Transcribe, word for word and without additions, each line below from the one containing "input wire logic [$bits(bus_i.RdE)-1:0]" through the one containing "output wire logic [$bits(bus_i.FlushF)-1:0]", both ends included.

Saved entries:
== Segment start ==
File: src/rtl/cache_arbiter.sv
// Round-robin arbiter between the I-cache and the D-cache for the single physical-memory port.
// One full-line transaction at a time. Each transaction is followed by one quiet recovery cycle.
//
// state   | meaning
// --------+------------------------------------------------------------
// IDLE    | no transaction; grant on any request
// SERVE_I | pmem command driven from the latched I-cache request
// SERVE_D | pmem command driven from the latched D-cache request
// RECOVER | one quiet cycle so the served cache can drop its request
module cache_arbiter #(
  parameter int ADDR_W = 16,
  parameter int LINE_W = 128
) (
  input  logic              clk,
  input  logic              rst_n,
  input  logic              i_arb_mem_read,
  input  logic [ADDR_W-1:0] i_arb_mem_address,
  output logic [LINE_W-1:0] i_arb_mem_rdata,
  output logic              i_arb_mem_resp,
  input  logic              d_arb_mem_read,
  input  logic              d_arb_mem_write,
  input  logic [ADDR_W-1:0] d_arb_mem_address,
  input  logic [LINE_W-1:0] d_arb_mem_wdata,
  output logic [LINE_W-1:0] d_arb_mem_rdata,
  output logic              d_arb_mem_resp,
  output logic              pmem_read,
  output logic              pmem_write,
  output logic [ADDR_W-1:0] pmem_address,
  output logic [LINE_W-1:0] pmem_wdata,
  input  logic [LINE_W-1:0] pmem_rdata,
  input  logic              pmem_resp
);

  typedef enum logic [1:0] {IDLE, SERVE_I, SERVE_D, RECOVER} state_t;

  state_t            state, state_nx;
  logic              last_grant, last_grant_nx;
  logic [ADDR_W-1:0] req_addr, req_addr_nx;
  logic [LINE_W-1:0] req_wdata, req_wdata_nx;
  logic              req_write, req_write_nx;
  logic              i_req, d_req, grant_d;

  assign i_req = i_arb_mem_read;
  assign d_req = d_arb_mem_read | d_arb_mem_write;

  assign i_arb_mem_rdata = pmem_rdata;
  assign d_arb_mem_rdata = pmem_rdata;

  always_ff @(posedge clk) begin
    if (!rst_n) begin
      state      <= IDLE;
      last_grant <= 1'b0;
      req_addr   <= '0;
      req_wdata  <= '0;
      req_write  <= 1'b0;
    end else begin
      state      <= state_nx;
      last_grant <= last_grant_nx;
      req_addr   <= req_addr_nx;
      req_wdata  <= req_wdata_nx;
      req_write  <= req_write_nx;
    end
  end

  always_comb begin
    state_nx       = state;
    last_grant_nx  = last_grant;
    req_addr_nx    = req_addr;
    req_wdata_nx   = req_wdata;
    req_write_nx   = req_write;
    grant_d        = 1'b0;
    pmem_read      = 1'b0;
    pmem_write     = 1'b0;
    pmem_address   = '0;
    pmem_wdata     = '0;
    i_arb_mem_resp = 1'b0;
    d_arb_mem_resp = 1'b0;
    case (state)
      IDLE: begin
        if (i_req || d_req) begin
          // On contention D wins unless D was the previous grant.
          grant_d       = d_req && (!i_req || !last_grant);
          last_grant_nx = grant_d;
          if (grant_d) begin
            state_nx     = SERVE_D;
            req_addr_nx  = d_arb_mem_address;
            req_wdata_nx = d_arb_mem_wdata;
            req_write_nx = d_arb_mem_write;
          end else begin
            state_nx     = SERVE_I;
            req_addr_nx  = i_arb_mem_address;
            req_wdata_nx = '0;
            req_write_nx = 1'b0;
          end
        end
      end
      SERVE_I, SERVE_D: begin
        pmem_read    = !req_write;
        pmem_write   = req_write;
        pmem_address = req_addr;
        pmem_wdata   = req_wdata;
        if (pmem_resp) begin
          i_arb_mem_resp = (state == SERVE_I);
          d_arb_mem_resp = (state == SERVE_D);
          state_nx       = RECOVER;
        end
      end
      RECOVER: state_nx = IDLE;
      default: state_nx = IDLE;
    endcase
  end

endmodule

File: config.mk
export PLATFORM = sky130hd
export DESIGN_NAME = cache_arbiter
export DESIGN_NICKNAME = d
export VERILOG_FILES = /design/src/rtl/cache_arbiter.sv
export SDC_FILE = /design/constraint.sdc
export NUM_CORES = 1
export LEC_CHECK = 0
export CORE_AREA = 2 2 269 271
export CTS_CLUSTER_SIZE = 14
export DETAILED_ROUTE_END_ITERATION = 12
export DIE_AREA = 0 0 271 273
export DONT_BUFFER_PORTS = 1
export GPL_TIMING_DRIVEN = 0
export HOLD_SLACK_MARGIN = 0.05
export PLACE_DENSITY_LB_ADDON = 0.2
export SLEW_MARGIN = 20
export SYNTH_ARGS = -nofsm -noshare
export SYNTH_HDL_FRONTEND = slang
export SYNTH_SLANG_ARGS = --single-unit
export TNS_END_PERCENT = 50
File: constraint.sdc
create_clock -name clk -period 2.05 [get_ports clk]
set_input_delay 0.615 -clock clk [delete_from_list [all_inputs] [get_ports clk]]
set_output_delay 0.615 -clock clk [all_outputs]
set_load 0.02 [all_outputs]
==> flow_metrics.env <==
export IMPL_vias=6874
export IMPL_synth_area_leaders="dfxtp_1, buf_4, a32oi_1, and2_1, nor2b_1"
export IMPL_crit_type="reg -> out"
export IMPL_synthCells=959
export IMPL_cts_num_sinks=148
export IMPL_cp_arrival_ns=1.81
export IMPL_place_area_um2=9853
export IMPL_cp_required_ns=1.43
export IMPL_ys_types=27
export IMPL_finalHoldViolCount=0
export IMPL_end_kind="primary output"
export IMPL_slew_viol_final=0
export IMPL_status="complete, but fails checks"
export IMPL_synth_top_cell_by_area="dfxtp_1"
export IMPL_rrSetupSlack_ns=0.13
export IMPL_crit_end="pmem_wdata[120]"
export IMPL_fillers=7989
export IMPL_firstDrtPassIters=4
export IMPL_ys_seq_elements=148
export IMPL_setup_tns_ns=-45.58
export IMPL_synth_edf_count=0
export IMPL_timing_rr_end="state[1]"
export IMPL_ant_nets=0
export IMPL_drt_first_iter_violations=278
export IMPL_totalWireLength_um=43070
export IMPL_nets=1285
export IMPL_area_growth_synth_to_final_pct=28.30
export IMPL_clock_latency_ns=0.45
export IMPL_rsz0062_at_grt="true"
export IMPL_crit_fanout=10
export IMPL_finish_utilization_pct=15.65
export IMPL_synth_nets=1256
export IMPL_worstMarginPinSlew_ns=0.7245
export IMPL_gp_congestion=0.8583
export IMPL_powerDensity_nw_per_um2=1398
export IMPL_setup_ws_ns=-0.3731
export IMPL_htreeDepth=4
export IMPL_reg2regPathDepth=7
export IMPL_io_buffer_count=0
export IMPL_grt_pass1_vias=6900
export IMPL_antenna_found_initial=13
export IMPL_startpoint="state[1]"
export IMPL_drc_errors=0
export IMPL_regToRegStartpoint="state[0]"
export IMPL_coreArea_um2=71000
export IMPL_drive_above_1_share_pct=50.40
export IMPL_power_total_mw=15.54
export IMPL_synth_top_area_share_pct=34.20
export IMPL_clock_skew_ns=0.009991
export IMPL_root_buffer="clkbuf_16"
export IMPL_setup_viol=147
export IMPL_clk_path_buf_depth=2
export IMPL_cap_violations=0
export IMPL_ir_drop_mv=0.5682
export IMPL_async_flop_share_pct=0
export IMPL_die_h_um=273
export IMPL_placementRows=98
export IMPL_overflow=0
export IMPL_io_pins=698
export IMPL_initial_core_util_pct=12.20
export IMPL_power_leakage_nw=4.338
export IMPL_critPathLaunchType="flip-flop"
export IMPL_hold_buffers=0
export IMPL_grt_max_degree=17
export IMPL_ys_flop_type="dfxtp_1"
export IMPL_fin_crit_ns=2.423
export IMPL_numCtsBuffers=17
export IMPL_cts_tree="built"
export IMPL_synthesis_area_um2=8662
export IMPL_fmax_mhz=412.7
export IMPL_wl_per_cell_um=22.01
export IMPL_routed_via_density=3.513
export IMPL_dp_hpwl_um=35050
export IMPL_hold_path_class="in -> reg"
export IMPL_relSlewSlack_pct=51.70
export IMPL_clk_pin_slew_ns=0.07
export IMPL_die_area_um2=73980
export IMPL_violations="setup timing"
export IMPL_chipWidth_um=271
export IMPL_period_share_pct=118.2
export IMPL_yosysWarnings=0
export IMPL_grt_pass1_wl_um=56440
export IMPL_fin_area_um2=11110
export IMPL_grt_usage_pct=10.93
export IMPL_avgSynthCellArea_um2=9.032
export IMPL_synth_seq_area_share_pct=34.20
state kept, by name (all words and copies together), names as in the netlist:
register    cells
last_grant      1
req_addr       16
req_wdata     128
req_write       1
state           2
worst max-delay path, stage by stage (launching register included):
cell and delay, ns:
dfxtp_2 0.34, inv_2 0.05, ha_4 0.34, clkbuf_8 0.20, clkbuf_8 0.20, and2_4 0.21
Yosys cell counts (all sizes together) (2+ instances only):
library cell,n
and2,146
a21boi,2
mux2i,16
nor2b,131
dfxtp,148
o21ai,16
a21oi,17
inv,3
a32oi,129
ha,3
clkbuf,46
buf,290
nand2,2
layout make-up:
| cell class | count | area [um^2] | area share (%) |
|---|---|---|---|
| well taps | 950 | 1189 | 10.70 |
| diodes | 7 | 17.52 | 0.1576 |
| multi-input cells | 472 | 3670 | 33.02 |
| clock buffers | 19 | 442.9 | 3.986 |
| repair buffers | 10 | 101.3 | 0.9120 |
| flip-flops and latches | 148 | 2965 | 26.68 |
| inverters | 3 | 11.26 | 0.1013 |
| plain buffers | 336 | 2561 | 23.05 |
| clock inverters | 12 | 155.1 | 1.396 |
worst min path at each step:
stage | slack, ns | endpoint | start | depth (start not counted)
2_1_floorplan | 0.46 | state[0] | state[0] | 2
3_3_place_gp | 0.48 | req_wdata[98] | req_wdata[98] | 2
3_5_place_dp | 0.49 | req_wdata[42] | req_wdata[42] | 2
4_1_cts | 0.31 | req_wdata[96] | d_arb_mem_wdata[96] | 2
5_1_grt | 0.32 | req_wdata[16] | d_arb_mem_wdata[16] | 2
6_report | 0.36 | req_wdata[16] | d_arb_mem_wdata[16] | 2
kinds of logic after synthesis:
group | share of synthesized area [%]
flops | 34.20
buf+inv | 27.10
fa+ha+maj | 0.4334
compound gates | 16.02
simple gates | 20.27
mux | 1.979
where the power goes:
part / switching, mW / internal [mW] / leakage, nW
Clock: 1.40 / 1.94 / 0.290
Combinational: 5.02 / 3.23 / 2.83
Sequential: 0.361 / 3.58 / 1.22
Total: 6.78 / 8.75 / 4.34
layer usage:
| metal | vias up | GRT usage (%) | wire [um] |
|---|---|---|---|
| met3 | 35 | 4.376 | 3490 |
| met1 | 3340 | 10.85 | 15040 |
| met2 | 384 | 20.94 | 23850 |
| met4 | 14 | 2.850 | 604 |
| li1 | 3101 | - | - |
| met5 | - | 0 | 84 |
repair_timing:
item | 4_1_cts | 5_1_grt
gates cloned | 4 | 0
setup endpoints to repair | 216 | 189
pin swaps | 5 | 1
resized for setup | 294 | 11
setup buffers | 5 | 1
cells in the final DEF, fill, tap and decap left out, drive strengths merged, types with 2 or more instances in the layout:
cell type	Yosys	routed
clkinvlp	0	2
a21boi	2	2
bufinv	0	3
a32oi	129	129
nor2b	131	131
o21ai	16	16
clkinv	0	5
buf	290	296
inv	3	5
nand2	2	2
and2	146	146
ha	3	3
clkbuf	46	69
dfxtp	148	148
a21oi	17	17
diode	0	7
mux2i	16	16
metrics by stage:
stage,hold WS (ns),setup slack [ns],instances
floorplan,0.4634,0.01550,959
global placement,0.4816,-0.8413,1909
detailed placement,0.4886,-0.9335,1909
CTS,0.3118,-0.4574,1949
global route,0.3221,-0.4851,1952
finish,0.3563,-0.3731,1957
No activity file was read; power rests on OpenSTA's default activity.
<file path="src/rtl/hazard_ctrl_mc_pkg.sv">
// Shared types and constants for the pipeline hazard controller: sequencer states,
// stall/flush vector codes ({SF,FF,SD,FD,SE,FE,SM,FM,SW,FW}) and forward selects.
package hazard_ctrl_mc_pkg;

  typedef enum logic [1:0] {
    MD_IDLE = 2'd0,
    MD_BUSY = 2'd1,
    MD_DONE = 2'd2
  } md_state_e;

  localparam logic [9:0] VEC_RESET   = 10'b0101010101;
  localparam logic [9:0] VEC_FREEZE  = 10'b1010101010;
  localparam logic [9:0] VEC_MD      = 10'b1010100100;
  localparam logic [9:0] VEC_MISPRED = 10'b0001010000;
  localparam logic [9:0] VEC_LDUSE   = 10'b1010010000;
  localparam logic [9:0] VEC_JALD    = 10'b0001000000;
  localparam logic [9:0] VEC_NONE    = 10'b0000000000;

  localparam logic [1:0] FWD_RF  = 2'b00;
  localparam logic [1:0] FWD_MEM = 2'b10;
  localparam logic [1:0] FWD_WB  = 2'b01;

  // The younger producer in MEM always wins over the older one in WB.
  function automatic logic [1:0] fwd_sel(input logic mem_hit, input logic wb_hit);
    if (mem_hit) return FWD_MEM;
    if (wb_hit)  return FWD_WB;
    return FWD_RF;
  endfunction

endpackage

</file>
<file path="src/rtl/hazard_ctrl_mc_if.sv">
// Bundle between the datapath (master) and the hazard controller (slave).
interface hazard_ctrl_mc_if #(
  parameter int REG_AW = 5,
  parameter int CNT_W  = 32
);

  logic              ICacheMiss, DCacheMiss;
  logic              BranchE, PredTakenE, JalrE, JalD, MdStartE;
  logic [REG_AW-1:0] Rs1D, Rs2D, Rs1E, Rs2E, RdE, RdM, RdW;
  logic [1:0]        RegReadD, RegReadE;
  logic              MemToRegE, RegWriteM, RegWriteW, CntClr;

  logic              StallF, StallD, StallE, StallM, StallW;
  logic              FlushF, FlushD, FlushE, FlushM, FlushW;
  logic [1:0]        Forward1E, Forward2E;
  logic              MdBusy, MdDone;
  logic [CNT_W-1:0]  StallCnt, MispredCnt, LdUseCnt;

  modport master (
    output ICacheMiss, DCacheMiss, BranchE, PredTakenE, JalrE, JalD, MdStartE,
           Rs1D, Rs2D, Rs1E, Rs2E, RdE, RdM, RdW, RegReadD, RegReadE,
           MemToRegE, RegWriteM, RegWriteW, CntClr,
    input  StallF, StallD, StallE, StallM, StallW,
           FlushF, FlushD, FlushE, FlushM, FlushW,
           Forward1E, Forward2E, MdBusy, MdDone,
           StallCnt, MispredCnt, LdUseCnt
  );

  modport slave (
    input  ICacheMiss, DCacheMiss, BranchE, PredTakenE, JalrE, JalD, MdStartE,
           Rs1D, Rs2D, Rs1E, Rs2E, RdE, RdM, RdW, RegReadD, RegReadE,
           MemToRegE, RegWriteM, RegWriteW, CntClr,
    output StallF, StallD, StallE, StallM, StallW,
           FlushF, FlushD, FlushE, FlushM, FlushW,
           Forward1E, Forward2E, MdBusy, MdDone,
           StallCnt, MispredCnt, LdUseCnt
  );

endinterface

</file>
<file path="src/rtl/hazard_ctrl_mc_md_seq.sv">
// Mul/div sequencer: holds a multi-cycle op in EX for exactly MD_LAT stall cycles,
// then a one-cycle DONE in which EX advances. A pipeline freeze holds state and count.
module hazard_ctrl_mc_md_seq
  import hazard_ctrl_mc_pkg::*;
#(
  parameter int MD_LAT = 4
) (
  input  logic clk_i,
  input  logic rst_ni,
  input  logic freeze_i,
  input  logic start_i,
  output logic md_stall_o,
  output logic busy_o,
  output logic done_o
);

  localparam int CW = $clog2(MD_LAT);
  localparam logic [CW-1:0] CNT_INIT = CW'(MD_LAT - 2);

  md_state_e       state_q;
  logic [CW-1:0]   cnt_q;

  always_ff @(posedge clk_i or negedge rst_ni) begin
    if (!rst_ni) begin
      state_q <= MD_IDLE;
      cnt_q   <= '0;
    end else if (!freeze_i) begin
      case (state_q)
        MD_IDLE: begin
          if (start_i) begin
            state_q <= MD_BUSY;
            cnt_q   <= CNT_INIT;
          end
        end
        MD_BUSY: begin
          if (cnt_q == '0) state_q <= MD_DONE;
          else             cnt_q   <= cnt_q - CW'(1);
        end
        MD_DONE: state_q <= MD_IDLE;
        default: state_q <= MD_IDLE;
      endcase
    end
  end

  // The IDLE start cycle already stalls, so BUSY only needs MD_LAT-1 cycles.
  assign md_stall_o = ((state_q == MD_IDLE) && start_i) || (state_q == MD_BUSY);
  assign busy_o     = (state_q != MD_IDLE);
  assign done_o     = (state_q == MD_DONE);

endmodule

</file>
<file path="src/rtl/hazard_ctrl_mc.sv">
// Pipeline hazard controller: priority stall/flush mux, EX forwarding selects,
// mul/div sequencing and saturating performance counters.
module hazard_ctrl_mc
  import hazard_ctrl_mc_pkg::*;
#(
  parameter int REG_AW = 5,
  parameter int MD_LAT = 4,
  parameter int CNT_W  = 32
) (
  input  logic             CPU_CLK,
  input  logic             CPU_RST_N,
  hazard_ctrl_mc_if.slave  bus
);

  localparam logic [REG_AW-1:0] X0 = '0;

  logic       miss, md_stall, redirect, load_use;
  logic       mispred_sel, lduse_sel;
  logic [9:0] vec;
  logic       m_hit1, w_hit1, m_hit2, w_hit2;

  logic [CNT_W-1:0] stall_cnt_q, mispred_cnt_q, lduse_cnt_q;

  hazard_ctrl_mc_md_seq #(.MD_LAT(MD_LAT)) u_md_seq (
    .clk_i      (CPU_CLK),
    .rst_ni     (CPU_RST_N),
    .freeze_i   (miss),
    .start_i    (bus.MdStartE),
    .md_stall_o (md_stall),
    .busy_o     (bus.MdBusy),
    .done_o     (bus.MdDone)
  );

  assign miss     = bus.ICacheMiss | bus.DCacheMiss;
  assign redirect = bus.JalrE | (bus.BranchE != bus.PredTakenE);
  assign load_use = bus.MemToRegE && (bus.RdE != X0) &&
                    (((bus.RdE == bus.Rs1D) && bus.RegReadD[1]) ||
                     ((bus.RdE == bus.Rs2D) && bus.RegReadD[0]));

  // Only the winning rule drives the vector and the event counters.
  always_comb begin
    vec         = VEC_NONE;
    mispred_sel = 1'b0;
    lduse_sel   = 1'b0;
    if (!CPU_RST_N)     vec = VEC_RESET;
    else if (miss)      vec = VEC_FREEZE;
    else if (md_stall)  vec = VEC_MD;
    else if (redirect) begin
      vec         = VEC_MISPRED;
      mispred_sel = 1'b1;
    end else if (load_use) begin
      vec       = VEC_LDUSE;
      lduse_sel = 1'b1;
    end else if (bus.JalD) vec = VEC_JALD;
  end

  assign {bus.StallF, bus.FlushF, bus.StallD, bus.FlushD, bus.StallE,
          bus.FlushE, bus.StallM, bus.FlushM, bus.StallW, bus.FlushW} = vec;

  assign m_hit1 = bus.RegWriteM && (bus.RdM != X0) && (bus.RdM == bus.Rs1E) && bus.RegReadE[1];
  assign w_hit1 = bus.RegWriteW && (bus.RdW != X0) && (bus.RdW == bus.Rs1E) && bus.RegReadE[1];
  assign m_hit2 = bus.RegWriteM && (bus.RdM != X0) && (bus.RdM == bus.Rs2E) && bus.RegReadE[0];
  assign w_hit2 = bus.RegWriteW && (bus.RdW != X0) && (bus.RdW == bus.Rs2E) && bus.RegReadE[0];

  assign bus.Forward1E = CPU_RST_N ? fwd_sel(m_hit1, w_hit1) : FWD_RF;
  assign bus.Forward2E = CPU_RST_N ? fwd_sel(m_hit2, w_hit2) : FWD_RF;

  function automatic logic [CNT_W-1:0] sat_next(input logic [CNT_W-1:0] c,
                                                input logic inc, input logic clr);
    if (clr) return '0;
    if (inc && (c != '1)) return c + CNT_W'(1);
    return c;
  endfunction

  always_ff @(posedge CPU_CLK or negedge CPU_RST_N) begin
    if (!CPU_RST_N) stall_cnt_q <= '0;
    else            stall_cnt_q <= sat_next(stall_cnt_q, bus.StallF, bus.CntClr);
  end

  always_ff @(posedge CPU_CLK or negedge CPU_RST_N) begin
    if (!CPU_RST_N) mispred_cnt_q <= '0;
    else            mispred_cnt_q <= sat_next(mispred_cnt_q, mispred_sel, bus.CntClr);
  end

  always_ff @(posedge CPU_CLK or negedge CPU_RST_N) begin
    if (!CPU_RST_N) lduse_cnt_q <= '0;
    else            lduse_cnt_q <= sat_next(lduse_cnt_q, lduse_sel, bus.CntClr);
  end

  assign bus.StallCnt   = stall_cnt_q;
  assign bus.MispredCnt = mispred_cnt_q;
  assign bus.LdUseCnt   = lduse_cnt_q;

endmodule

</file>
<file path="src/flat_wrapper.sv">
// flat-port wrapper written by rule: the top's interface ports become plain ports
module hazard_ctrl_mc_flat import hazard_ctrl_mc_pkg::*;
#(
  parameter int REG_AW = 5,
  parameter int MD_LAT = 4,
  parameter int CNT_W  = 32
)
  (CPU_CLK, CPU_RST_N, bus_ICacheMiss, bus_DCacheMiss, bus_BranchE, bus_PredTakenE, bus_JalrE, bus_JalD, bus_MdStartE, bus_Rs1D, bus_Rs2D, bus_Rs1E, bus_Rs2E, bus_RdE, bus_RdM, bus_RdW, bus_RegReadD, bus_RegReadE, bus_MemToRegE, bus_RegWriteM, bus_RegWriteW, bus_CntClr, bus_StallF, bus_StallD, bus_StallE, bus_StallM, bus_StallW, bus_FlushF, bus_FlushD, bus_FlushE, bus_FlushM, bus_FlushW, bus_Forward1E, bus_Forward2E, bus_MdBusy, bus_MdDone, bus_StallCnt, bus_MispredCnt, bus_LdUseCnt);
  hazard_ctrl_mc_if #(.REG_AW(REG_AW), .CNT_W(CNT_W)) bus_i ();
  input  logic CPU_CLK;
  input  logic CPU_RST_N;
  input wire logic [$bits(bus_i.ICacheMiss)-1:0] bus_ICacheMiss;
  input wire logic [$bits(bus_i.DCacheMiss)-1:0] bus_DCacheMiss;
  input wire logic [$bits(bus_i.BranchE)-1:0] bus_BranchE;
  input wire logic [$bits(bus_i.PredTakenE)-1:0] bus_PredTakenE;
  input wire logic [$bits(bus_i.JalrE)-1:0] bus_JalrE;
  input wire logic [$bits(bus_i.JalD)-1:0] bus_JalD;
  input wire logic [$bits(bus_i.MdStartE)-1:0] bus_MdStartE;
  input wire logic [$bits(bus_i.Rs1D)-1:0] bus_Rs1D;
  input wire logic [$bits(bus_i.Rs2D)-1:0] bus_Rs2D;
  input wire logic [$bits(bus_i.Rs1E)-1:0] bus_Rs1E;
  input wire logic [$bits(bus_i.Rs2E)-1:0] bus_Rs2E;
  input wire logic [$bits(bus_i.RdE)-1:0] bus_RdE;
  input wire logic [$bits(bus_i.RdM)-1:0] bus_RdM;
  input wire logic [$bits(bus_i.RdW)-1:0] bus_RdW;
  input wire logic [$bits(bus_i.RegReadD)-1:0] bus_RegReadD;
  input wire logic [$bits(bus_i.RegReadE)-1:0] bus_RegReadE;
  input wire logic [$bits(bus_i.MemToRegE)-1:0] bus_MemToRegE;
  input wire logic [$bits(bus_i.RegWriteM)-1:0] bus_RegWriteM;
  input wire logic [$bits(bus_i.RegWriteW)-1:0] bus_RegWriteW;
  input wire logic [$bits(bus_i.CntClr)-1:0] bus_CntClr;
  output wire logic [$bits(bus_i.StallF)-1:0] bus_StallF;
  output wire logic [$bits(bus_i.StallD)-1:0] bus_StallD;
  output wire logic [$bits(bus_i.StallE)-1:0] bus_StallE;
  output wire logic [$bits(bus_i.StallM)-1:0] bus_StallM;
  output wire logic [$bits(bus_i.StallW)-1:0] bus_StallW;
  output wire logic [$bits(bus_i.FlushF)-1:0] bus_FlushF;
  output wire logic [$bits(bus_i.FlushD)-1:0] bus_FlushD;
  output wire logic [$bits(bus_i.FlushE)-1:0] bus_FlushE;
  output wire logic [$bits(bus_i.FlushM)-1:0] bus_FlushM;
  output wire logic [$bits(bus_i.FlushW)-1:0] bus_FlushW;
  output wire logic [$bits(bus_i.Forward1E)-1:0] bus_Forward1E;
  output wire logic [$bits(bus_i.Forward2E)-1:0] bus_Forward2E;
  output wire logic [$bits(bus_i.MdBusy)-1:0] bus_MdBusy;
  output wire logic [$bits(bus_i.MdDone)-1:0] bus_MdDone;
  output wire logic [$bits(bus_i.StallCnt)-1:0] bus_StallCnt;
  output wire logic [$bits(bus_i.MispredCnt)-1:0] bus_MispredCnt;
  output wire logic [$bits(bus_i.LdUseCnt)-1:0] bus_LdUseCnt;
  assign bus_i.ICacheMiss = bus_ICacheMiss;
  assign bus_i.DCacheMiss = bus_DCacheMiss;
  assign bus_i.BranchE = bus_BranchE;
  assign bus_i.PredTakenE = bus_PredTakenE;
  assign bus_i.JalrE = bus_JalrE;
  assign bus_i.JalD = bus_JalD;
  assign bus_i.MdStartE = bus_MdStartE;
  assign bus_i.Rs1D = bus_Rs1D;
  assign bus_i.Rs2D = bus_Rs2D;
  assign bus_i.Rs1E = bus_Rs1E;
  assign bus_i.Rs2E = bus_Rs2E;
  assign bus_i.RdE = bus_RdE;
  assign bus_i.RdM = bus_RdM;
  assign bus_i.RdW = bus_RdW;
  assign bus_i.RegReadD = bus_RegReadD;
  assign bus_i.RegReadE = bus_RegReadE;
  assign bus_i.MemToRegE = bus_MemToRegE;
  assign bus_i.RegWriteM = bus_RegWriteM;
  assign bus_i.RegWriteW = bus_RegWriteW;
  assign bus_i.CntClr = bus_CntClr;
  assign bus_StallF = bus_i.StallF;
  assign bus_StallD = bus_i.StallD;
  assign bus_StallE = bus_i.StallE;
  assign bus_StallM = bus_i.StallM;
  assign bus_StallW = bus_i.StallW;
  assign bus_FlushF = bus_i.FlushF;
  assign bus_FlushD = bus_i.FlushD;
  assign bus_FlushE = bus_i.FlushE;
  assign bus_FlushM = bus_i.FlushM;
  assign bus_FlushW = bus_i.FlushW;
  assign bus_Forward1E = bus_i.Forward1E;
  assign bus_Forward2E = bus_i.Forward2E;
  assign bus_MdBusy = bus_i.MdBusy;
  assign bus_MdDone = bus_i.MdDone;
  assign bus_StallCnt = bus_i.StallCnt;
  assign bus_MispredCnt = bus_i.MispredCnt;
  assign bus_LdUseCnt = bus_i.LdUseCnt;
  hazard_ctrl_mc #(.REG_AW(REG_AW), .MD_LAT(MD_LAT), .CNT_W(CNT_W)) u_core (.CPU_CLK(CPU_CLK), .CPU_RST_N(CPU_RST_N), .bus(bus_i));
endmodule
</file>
== Segment end ==
Written answer =
  input wire logic [$bits(bus_i.RdE)-1:0] bus_RdE;
  input wire logic [$bits(bus_i.RdM)-1:0] bus_RdM;
  input wire logic [$bits(bus_i.RdW)-1:0] bus_RdW;
  input wire logic [$bits(bus_i.RegReadD)-1:0] bus_RegReadD;
  input wire logic [$bits(bus_i.RegReadE)-1:0] bus_RegReadE;
  input wire logic [$bits(bus_i.MemToRegE)-1:0] bus_MemToRegE;
  input wire logic [$bits(bus_i.RegWriteM)-1:0] bus_RegWriteM;
  input wire logic [$bits(bus_i.RegWriteW)-1:0] bus_RegWriteW;
  input wire logic [$bits(bus_i.CntClr)-1:0] bus_CntClr;
  output wire logic [$bits(bus_i.StallF)-1:0] bus_StallF;
  output wire logic [$bits(bus_i.StallD)-1:0] bus_StallD;
  output wire logic [$bits(bus_i.StallE)-1:0] bus_StallE;
  output wire logic [$bits(bus_i.StallM)-1:0] bus_StallM;
  output wire logic [$bits(bus_i.StallW)-1:0] bus_StallW;
  output wire logic [$bits(bus_i.FlushF)-1:0] bus_FlushF;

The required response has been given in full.